Factual and Procedural Background

¶ 2 “In reviewing a grant of summary judgment, we view the evidence and reasonable inferences ‘in the light most favorable to the party opposing the motion.’ Cannon v. Hirsch Law Office, P.C., 222 Ariz. 171, ¶ 7, 213 P.3d 320, 323 (App.2009), quoting Wells Fargo Bank v. Ariz. Laborers, Teamsters & Cement Masons Local No. 395 Pension Trust Fund, 201 Ariz. 474, ¶ 13, 38 P.3d 12, 20 (2002). The Property is located in an unincorporated area of Pima County adjacent to the City of Tucson. TDB requested, and in February 2007 the City issued, a Water Availability letter to TDB, certifying the City was capable and willing to provide water service to the Property.1 In August 2007, Pima County approved TDB's plan to develop the Property as a residential subdivision. Later that year, the City announced an interim water service policy that it would no longer extend water service outside its corporate boundaries unless it was legally obligated to serve a specific area. And, in October 2008, the City notified TDB it would not be extending service to the Property because of its interim policy.

¶ 3 In May 2010, TDB sued the City, seeking declaratory relief and alleging the City had violated its “legal obligation to provide adequate service impartially and without discrimination to all members of the general public to whom its scope of operation extends.” TDB also filed an Application for an Order to Show Cause why a writ of mandamus should not issue ordering ... the City ... to provide water services to the Property.”

¶ 4 The parties stipulated that the application could be treated as a motion for summary judgment, and the City filed a cross-motion for summary judgment. Relying on A.R.S. § 45–492(A) of the Groundwater Management Act (the “GMA”), TDB asserted that “the residents and landowners in a municipality's service area are entitled to water service where such service has been established.” And it argued, based upon its interpretation of the definition of “service area” in A.R.S. § 45–402(31)(a), [t]here can be no dispute that the Property is in the City's service area.” The City responded that the Property is not located within the City's service area as defined under the statute because the City has never provided water service to the Property and that the Property does not contain an operating distribution system owned by the City. The City argued that, although it may choose to serve lands outside its water service area, it had no legal duty to do so in this instance.

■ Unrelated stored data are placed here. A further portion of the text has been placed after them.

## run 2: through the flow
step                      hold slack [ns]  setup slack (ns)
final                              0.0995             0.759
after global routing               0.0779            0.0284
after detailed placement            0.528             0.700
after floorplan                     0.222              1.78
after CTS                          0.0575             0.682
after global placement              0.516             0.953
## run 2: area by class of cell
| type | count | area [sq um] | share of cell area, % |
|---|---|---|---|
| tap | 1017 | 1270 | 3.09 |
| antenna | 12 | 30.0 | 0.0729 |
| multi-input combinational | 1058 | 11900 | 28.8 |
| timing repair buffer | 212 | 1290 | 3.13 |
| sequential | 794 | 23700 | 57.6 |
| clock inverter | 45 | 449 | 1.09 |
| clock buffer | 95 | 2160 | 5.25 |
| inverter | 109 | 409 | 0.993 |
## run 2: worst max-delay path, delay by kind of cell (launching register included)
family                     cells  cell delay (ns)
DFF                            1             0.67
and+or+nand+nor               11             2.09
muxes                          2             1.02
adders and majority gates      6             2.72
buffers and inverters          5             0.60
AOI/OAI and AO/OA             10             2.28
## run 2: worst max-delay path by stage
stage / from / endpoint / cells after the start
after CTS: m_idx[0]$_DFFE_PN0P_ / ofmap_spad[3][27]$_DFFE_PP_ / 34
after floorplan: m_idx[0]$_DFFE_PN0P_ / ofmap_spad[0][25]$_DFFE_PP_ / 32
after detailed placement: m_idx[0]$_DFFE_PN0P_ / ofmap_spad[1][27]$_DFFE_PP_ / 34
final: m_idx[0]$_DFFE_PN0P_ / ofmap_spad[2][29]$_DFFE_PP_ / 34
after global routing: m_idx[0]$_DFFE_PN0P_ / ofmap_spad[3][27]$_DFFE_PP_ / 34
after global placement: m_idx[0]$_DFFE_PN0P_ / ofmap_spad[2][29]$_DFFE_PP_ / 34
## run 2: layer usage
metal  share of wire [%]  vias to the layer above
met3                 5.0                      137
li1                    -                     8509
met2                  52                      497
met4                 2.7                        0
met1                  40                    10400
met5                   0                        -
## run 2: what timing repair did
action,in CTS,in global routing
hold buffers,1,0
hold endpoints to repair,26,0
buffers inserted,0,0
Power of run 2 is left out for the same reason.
--- src/rtl/consome_pulso.sv ---
// Counts a level pulse at most once per contiguous high interval, only while
// enabled; emits a registered one-cycle event one cycle after the count.
module consome_pulso (
    input  logic clock,
    input  logic reset,
    input  logic en,
    input  logic pulso,
    output logic conta,
    output logic evento
);

    logic consumido_q, consumido_d;
    logic evento_q;

    // conta is the same-cycle qualification, needed by the FSM to decide its
    // next state on the very edge that samples the pulse.
    assign conta = en & pulso & ~consumido_q;

    always_comb begin
        consumido_d = consumido_q;
        if (!pulso)
            consumido_d = 1'b0;
        else if (conta)
            consumido_d = 1'b1;
    end

    always_ff @(posedge clock or posedge reset) begin
        if (reset) begin
            consumido_q <= 1'b0;
            evento_q    <= 1'b0;
        end else begin
            consumido_q <= consumido_d;
            evento_q    <= conta;
        end
    end

    assign evento = evento_q;

endmodule
===== config.mk =====
export PLATFORM = sky130hd
export DESIGN_NAME = mem_port_arbiter_flat
export DESIGN_NICKNAME = d
export VERILOG_FILES = /design/src/rtl/mem_port_arbiter_if.sv /design/src/rtl/mem_port_arbiter.sv /design/src/flat_wrapper.sv
export SDC_FILE = /design/constraint.sdc
export NUM_CORES = 1
export LEC_CHECK = 0
export ABC_CLOCK_PERIOD_IN_PS = 2100
export CORE_ASPECT_RATIO = 0.75
export CORE_UTILIZATION = 35
export CTS_BUF_LIST = sky130_fd_sc_hd__clkbuf_4 sky130_fd_sc_hd__clkbuf_8
export DETAILED_ROUTE_END_ITERATION = 12
export PLACE_DENSITY = 0.81
export SYNTH_ARGS = -nofsm -noshare
export SYNTH_HDL_FRONTEND = slang
export SYNTH_SLANG_ARGS = --single-unit

===== constraint.sdc =====
create_clock -name clk -period 2.1 [get_ports clk]
set_clock_uncertainty 0.1 [all_clocks]
set_input_delay 0.42 -clock clk [delete_from_list [all_inputs] [get_ports clk]]
set_output_delay 0.42 -clock clk [all_outputs]
set_load 0.01 [all_outputs]
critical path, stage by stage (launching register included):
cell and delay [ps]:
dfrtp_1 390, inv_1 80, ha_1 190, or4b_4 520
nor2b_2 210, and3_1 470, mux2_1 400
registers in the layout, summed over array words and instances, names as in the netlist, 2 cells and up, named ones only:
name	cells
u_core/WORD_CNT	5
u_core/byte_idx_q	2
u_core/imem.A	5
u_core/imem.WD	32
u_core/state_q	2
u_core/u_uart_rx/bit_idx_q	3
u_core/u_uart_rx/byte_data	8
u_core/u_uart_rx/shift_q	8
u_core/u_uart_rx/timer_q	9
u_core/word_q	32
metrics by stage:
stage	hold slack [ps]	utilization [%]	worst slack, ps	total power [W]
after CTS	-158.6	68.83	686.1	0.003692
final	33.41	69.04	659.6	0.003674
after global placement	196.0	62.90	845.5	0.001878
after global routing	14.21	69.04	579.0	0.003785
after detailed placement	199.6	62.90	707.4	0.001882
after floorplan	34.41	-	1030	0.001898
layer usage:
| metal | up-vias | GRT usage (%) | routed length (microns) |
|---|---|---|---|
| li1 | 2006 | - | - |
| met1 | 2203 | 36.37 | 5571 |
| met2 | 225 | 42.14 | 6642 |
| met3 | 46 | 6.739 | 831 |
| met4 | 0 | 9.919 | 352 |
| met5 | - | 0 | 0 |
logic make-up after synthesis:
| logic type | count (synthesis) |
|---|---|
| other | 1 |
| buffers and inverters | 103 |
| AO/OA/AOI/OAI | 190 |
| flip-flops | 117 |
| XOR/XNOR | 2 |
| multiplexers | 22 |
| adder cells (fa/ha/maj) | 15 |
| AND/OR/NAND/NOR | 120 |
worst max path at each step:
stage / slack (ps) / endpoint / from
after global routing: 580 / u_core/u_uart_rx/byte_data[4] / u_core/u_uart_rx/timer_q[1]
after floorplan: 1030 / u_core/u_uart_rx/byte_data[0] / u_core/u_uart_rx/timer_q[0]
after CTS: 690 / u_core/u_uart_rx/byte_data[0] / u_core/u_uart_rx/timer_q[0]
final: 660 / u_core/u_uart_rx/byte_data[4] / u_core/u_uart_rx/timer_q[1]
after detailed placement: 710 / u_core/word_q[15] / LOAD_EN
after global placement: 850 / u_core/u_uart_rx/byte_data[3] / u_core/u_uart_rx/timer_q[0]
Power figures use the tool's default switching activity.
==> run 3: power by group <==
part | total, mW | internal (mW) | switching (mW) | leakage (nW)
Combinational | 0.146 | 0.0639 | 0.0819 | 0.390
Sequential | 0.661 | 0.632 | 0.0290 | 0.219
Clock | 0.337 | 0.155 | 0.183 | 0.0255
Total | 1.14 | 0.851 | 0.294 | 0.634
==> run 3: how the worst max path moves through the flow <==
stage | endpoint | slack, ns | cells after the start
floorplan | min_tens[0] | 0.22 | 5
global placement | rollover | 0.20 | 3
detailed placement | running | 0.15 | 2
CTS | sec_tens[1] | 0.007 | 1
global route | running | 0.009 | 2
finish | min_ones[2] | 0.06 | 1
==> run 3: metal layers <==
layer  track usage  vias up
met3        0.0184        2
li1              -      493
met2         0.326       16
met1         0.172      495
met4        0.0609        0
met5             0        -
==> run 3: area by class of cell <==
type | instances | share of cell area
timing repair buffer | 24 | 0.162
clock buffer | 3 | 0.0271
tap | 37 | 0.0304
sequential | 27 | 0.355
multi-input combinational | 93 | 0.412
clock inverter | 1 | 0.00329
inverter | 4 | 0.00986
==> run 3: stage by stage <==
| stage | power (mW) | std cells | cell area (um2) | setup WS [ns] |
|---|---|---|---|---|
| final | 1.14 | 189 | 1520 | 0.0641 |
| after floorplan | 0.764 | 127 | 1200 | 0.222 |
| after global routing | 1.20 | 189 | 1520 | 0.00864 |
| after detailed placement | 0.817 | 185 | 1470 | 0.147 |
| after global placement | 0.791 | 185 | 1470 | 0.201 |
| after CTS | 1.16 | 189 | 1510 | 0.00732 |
### src/rtl/seq_detect_ctrl.sv
// Run controller for the serial sequence detector: clears/enables the detector for a bounded
// window, counts hits, reports pass/fail. Optional non-overlap mode: SEQ_CTRL_NONOVL_EN.
module seq_detect_ctrl #(
   parameter int WIN_W = 16,
   parameter int CNT_W = 8
) (
   input  logic             clk,
   input  logic             rstn,
   input  logic             cfg_valid,
   output logic             cfg_ready,
   input  logic [WIN_W-1:0] cfg_window,
   input  logic [CNT_W-1:0] cfg_target,
`ifdef SEQ_CTRL_NONOVL_EN
   input  logic             cfg_nonovl,
`endif
   input  logic             start,
   input  logic             abort,
   input  logic             det_hit,
   output logic             det_en,
   output logic             det_clr,
   output logic             busy,
   output logic             done,
   output logic             result_pass,
   output logic [CNT_W-1:0] hit_count
);

   typedef enum logic [1:0] {S_IDLE, S_CLEAR, S_RUN, S_DONE} state_e;

   state_e           state_q, state_d;
   logic [WIN_W-1:0] win_cfg_q;
   logic [CNT_W-1:0] tgt_cfg_q;
   logic [WIN_W-1:0] win_cnt_q, win_cnt_d;
   logic [CNT_W-1:0] run_tgt_q, run_tgt_d;
   logic [CNT_W-1:0] hit_q, hit_d, hit_sum;
   logic             pass_q, pass_d;
   logic             det_en_q, det_en_d;
   logic             det_clr_q, det_clr_d;
   logic             busy_q, busy_d;
   logic             done_q, done_d;
   logic             hit_ok;
   logic             nonovl_run;
   logic             cfg_take;

   assign cfg_ready = (state_q == S_IDLE);
   assign cfg_take  = cfg_valid && cfg_ready;

   always_ff @(posedge clk or negedge rstn) begin
      if (!rstn) begin
         win_cfg_q <= '0;
         tgt_cfg_q <= '0;
      end else if (cfg_take) begin
         win_cfg_q <= cfg_window;
         tgt_cfg_q <= cfg_target;
      end
   end

`ifdef SEQ_CTRL_NONOVL_EN
   logic nonovl_cfg_q, nonovl_run_q;

   // The run snapshots the mode stored before the start edge, like window and target.
   always_ff @(posedge clk or negedge rstn) begin
      if (!rstn) begin
         nonovl_cfg_q <= 1'b0;
         nonovl_run_q <= 1'b0;
      end else begin
         if (cfg_take) begin
            nonovl_cfg_q <= cfg_nonovl;
         end
         if ((state_q == S_IDLE) && start) begin
            nonovl_run_q <= nonovl_cfg_q;
         end
      end
   end
   assign nonovl_run = nonovl_run_q;
`else
   assign nonovl_run = 1'b0;
`endif

   always_comb begin
      state_d   = state_q;
      win_cnt_d = win_cnt_q;
      run_tgt_d = run_tgt_q;
      hit_d     = hit_q;
      pass_d    = pass_q;
      det_clr_d = 1'b0;
      hit_ok    = 1'b0;
      hit_sum   = hit_q;
      case (state_q)
         S_IDLE: begin
            if (start) begin
               state_d   = S_CLEAR;
               win_cnt_d = win_cfg_q;
               run_tgt_d = tgt_cfg_q;
               hit_d     = '0;
               pass_d    = 1'b0;
            end
         end
         S_CLEAR: begin
            if (abort) begin
               state_d = S_IDLE;
               pass_d  = 1'b0;
            end else if (win_cnt_q == '0) begin
               state_d = S_DONE;
               pass_d  = (run_tgt_q == '0);
            end else begin
               state_d = S_RUN;
            end
         end
         S_RUN: begin
            // A hit landing in a non-overlap clear cycle belongs to a suppressed match.
            hit_ok    = det_hit && !(nonovl_run && det_clr_q);
            hit_sum   = (hit_ok && (hit_q != '1)) ? hit_q + CNT_W'(1) : hit_q;
            win_cnt_d = win_cnt_q - WIN_W'(1);
            if (abort) begin
               state_d = S_IDLE;
               pass_d  = 1'b0;
            end else begin
               hit_d = hit_sum;
               if (hit_ok && (run_tgt_q != '0) && (hit_sum == run_tgt_q)) begin
                  state_d = S_DONE;
                  pass_d  = 1'b1;
               end else if (win_cnt_q == WIN_W'(1)) begin
                  state_d = S_DONE;
                  pass_d  = (run_tgt_q == '0);
               end else if (hit_ok && nonovl_run) begin
                  det_clr_d = 1'b1;
               end
            end
         end
         S_DONE: begin
            state_d = S_IDLE;
            if (abort) begin
               pass_d = 1'b0;
            end
         end
         default: state_d = S_IDLE;
      endcase
      if (state_d == S_CLEAR) begin
         det_clr_d = 1'b1;
      end
      det_en_d = (state_d == S_RUN);
      busy_d   = (state_d != S_IDLE);
      done_d   = (state_d == S_DONE);
   end

   always_ff @(posedge clk or negedge rstn) begin
      if (!rstn) begin
         state_q   <= S_IDLE;
         win_cnt_q <= '0;
         run_tgt_q <= '0;
         hit_q     <= '0;
         pass_q    <= 1'b0;
         det_en_q  <= 1'b0;
         det_clr_q <= 1'b0;
         busy_q    <= 1'b0;
         done_q    <= 1'b0;
      end else begin
         state_q   <= state_d;
         win_cnt_q <= win_cnt_d;
         run_tgt_q <= run_tgt_d;
         hit_q     <= hit_d;
         pass_q    <= pass_d;
         det_en_q  <= det_en_d;
         det_clr_q <= det_clr_d;
         busy_q    <= busy_d;
         done_q    <= done_d;
      end
   end

   assign det_en      = det_en_q;
   assign det_clr     = det_clr_q;
   assign busy        = busy_q;
   assign done        = done_q;
   assign result_pass = pass_q;
   assign hit_count   = hit_q;

endmodule
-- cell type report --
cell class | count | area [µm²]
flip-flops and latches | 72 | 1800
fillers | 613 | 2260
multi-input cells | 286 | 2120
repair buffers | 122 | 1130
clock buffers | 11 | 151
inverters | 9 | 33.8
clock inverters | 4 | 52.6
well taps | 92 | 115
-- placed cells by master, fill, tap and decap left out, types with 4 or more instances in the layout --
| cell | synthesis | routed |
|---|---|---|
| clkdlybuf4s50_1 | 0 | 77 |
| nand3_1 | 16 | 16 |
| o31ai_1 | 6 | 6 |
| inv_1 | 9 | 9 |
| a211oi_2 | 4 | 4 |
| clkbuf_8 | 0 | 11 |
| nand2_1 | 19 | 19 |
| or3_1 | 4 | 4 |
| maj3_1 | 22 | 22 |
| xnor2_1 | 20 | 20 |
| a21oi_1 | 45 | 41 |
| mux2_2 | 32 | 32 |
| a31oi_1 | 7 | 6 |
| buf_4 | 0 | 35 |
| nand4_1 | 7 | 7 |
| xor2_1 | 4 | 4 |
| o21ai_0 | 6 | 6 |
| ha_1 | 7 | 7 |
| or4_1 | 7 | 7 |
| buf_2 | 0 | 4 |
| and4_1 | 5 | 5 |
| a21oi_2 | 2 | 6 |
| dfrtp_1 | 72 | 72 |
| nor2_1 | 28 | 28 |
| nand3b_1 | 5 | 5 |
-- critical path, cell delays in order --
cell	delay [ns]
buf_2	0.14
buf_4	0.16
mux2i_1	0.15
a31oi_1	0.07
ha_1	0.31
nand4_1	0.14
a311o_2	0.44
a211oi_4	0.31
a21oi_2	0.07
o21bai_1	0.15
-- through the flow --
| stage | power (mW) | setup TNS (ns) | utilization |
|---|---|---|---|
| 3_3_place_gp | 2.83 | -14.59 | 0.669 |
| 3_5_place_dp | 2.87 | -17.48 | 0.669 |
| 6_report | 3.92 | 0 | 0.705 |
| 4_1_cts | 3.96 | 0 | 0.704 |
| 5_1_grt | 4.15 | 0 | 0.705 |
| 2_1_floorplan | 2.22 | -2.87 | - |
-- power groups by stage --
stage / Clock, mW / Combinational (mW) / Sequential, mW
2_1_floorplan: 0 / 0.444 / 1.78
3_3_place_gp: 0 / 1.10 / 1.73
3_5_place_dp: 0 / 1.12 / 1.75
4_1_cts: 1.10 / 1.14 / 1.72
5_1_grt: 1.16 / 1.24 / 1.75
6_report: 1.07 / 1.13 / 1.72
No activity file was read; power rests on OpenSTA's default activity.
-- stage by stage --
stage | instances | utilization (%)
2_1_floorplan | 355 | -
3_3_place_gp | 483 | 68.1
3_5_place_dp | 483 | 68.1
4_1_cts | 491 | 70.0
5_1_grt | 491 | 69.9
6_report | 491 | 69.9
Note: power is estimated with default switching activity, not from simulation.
<file path="src/rtl/tune.sv">
// tune: six-note square-wave tune player.
// A level `start` seen in IDLE plays notes sd0..sd5 once, each lasting
// clockSpeed cycles (0 counts as 1). Each note is a 50%-duty square wave whose
// half-period equals its step value. A step of 0 is a rest.
// Control contract: there is no valid/ready pair. `start` is a level request
// consumed only in IDLE. DONE waits for `start` to drop, so a held request
// plays exactly once. dbg_state mirrors the FSM state (0 IDLE, 1 PLAY, 2 DONE).
module tune (
  input  logic        clk,
  input  logic        reset,
  input  logic        start,
  input  logic [7:0]  sd0,
  input  logic [7:0]  sd1,
  input  logic [7:0]  sd2,
  input  logic [7:0]  sd3,
  input  logic [7:0]  sd4,
  input  logic [7:0]  sd5,
  input  logic [35:0] clockSpeed,
  output logic        pwm,
  output logic [1:0]  dbg_state
);

  typedef enum logic [1:0] {
    IDLE = 2'd0,
    PLAY = 2'd1,
    DONE = 2'd2
  } state_t;

  state_t      state, state_nx;
  logic [2:0]  note_idx, note_idx_nx;
  logic [35:0] dur_cnt, dur_cnt_nx;
  logic [7:0]  tone_cnt, tone_cnt_nx;
  logic        pwm_nx;
  logic [7:0]  cur;
  logic [35:0] dur_last;
  logic        note_end;

  assign dbg_state = state;

  // Current note step, selected live so input changes act on the next clock.
  always_comb begin
    cur = 8'd0;
    case (note_idx)
      3'd0:    cur = sd0;
      3'd1:    cur = sd1;
      3'd2:    cur = sd2;
      3'd3:    cur = sd3;
      3'd4:    cur = sd4;
      3'd5:    cur = sd5;
      default: cur = 8'd0;
    endcase
  end

  // Last cycle index of a note; a zero tempo behaves as a one-cycle note.
  assign dur_last = (clockSpeed == 36'd0) ? 36'd0 : clockSpeed - 36'd1;
  // >= rather than == so a mid-note tempo decrease still ends the note.
  assign note_end = (dur_cnt >= dur_last);

  // Next-state, counter and waveform logic.
  always_comb begin
    state_nx    = state;
    note_idx_nx = note_idx;
    dur_cnt_nx  = dur_cnt;
    tone_cnt_nx = tone_cnt;
    pwm_nx      = 1'b0;
    case (state)
      IDLE: begin
        if (start) begin
          state_nx    = PLAY;
          note_idx_nx = 3'd0;
          dur_cnt_nx  = 36'd0;
          tone_cnt_nx = 8'd0;
        end
      end
      PLAY: begin
        if (note_end) begin
          // Every note starts with a fresh, low wave.
          dur_cnt_nx  = 36'd0;
          tone_cnt_nx = 8'd0;
          pwm_nx      = 1'b0;
          if (note_idx == 3'd5) begin
            state_nx    = DONE;
            note_idx_nx = 3'd0;
          end else begin
            note_idx_nx = note_idx + 3'd1;
          end
        end else begin
          dur_cnt_nx = dur_cnt + 36'd1;
          if (cur == 8'd0) begin
            pwm_nx      = 1'b0;
            tone_cnt_nx = 8'd0;
          end else if (tone_cnt >= cur - 8'd1) begin
            // >= also catches a step lowered below the running count.
            pwm_nx      = ~pwm;
            tone_cnt_nx = 8'd0;
          end else begin
            pwm_nx      = pwm;
            tone_cnt_nx = tone_cnt + 8'd1;
          end
        end
      end
      DONE: begin
        if (!start) state_nx = IDLE;
      end
      default: state_nx = IDLE;
    endcase
  end

  // State and datapath registers with synchronous reset.
  always_ff @(posedge clk) begin
    if (reset) begin
      state    <= IDLE;
      note_idx <= 3'd0;
      dur_cnt  <= 36'd0;
      tone_cnt <= 8'd0;
      pwm      <= 1'b0;
    end else begin
      state    <= state_nx;
      note_idx <= note_idx_nx;
      dur_cnt  <= dur_cnt_nx;
      tone_cnt <= tone_cnt_nx;
      pwm      <= pwm_nx;
    end
  end

endmodule

</file>
$ cat src/rtl/key_expansion.sv
// AES-128 key schedule: expands one cipher key into 11 stored round keys, readable by index.
// Latency: start at edge k writes rk[i] at edge k+i; done pulses in the cycle after edge k+11.
// Backpressure: none; start is ignored while busy, and round_key is a combinational read.
module key_expansion #(
    parameter int NR = 10
) (
    input  logic         clk,
    input  logic         reset,
    input  logic         start,
    input  logic [127:0] key,
    input  logic [3:0]   rk_index,
    output logic [127:0] round_key,
    output logic         busy,
    output logic         done,
    output logic         keys_valid
);

    typedef enum logic [1:0] {IDLE, EXPAND, FINISH} state_t;

    localparam logic [7:0] SBOX [256] = '{
        8'h63, 8'h7c, 8'h77, 8'h7b, 8'hf2, 8'h6b, 8'h6f, 8'hc5, 8'h30, 8'h01, 8'h67, 8'h2b, 8'hfe, 8'hd7, 8'hab, 8'h76,
        8'hca, 8'h82, 8'hc9, 8'h7d, 8'hfa, 8'h59, 8'h47, 8'hf0, 8'had, 8'hd4, 8'ha2, 8'haf, 8'h9c, 8'ha4, 8'h72, 8'hc0,
        8'hb7, 8'hfd, 8'h93, 8'h26, 8'h36, 8'h3f, 8'hf7, 8'hcc, 8'h34, 8'ha5, 8'he5, 8'hf1, 8'h71, 8'hd8, 8'h31, 8'h15,
        8'h04, 8'hc7, 8'h23, 8'hc3, 8'h18, 8'h96, 8'h05, 8'h9a, 8'h07, 8'h12, 8'h80, 8'he2, 8'heb, 8'h27, 8'hb2, 8'h75,
        8'h09, 8'h83, 8'h2c, 8'h1a, 8'h1b, 8'h6e, 8'h5a, 8'ha0, 8'h52, 8'h3b, 8'hd6, 8'hb3, 8'h29, 8'he3, 8'h2f, 8'h84,
        8'h53, 8'hd1, 8'h00, 8'hed, 8'h20, 8'hfc, 8'hb1, 8'h5b, 8'h6a, 8'hcb, 8'hbe, 8'h39, 8'h4a, 8'h4c, 8'h58, 8'hcf,
        8'hd0, 8'hef, 8'haa, 8'hfb, 8'h43, 8'h4d, 8'h33, 8'h85, 8'h45, 8'hf9, 8'h02, 8'h7f, 8'h50, 8'h3c, 8'h9f, 8'ha8,
        8'h51, 8'ha3, 8'h40, 8'h8f, 8'h92, 8'h9d, 8'h38, 8'hf5, 8'hbc, 8'hb6, 8'hda, 8'h21, 8'h10, 8'hff, 8'hf3, 8'hd2,
        8'hcd, 8'h0c, 8'h13, 8'hec, 8'h5f, 8'h97, 8'h44, 8'h17, 8'hc4, 8'ha7, 8'h7e, 8'h3d, 8'h64, 8'h5d, 8'h19, 8'h73,
        8'h60, 8'h81, 8'h4f, 8'hdc, 8'h22, 8'h2a, 8'h90, 8'h88, 8'h46, 8'hee, 8'hb8, 8'h14, 8'hde, 8'h5e, 8'h0b, 8'hdb,
        8'he0, 8'h32, 8'h3a, 8'h0a, 8'h49, 8'h06, 8'h24, 8'h5c, 8'hc2, 8'hd3, 8'hac, 8'h62, 8'h91, 8'h95, 8'he4, 8'h79,
        8'he7, 8'hc8, 8'h37, 8'h6d, 8'h8d, 8'hd5, 8'h4e, 8'ha9, 8'h6c, 8'h56, 8'hf4, 8'hea, 8'h65, 8'h7a, 8'hae, 8'h08,
        8'hba, 8'h78, 8'h25, 8'h2e, 8'h1c, 8'ha6, 8'hb4, 8'hc6, 8'he8, 8'hdd, 8'h74, 8'h1f, 8'h4b, 8'hbd, 8'h8b, 8'h8a,
        8'h70, 8'h3e, 8'hb5, 8'h66, 8'h48, 8'h03, 8'hf6, 8'h0e, 8'h61, 8'h35, 8'h57, 8'hb9, 8'h86, 8'hc1, 8'h1d, 8'h9e,
        8'he1, 8'hf8, 8'h98, 8'h11, 8'h69, 8'hd9, 8'h8e, 8'h94, 8'h9b, 8'h1e, 8'h87, 8'he9, 8'hce, 8'h55, 8'h28, 8'hdf,
        8'h8c, 8'ha1, 8'h89, 8'h0d, 8'hbf, 8'he6, 8'h42, 8'h68, 8'h41, 8'h99, 8'h2d, 8'h0f, 8'hb0, 8'h54, 8'hbb, 8'h16
    };

    state_t       state;
    state_t       state_nxt;
    logic [127:0] rk [0:NR];
    logic [127:0] work_key;      // most recently produced round key, source for the next one
    logic [7:0]   rcon;
    logic [3:0]   round_cnt;     // index of the round key written next; NR+1 once all are stored
    logic [31:0]  rot_word;
    logic [31:0]  temp;
    logic [31:0]  w0_nxt, w1_nxt, w2_nxt, w3_nxt;
    logic [127:0] key_nxt;

    // State register
    always_ff @(posedge clk or posedge reset) begin
        if (reset) begin
            state <= IDLE;
        end else begin
            state <= state_nxt;
        end
    end

    // Next-state logic; EXPAND spends one extra cycle at round_cnt == NR+1 before FINISH
    always_comb begin
        state_nxt = state;
        case (state)
            IDLE:    if (start) state_nxt = EXPAND;
            EXPAND:  if (round_cnt == 4'(NR + 1)) state_nxt = FINISH;
            FINISH:  state_nxt = IDLE;
            default: state_nxt = IDLE;
        endcase
    end

    // Outputs decoded from state
    always_comb begin
        busy = (state != IDLE);
        done = (state == FINISH);
    end

    // One key-schedule step: RotWord, SubWord via four S-box lookups, rcon, then the xor chain
    always_comb begin
        rot_word = {work_key[23:0], work_key[31:24]};
        temp     = {SBOX[rot_word[31:24]], SBOX[rot_word[23:16]],
                    SBOX[rot_word[15:8]],  SBOX[rot_word[7:0]]} ^ {rcon, 24'h0};
        w0_nxt   = work_key[127:96] ^ temp;
        w1_nxt   = work_key[95:64]  ^ w0_nxt;
        w2_nxt   = work_key[63:32]  ^ w1_nxt;
        w3_nxt   = work_key[31:0]   ^ w2_nxt;
        key_nxt  = {w0_nxt, w1_nxt, w2_nxt, w3_nxt};
    end

    // Key storage, round counter, rcon and the keys_valid level
    always_ff @(posedge clk or posedge reset) begin
        if (reset) begin
            for (int i = 0; i <= NR; i++) rk[i] <= '0;
            work_key   <= '0;
            rcon       <= 8'h01;
            round_cnt  <= '0;
            keys_valid <= 1'b0;
        end else begin
            case (state)
                IDLE: begin
                    if (start) begin
                        rk[0]      <= key;
                        work_key   <= key;
                        rcon       <= 8'h01;
                        round_cnt  <= 4'd1;
                        keys_valid <= 1'b0;
                    end
                end
                EXPAND: begin
                    if (round_cnt <= 4'(NR)) begin
                        for (int i = 1; i <= NR; i++) begin
                            if (round_cnt == 4'(i)) rk[i] <= key_nxt;
                        end
                        work_key  <= key_nxt;
                        rcon      <= {rcon[6:0], 1'b0} ^ (rcon[7] ? 8'h1b : 8'h00);
                        round_cnt <= round_cnt + 4'd1;
                    end else begin
                        keys_valid <= 1'b1;
                    end
                end
                default: ;
            endcase
        end
    end

    // Round-key read port; indices beyond NR return zero
    always_comb begin
        round_key = '0;
        for (int i = 0; i <= NR; i++) begin
            if (rk_index == 4'(i)) round_key = rk[i];
        end
    end

endmodule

¶ 5 After hearing argument, the trial court granted the City's cross-motion and denied TDB's motion for summary judgment. The court based its ruling primarily on its interpretation of the definition of “service area” found in § 45–402(31)(a), which reads in pertinent part:

“Service area” means ... [w]ith respect to a city or town, the area of land actually being served water, for a non-irrigation use, by the city or town plus ... [a]dditions to such area which contain an operating distribution system owned by the city or town primarily for the delivery of water for a non-irrigation use.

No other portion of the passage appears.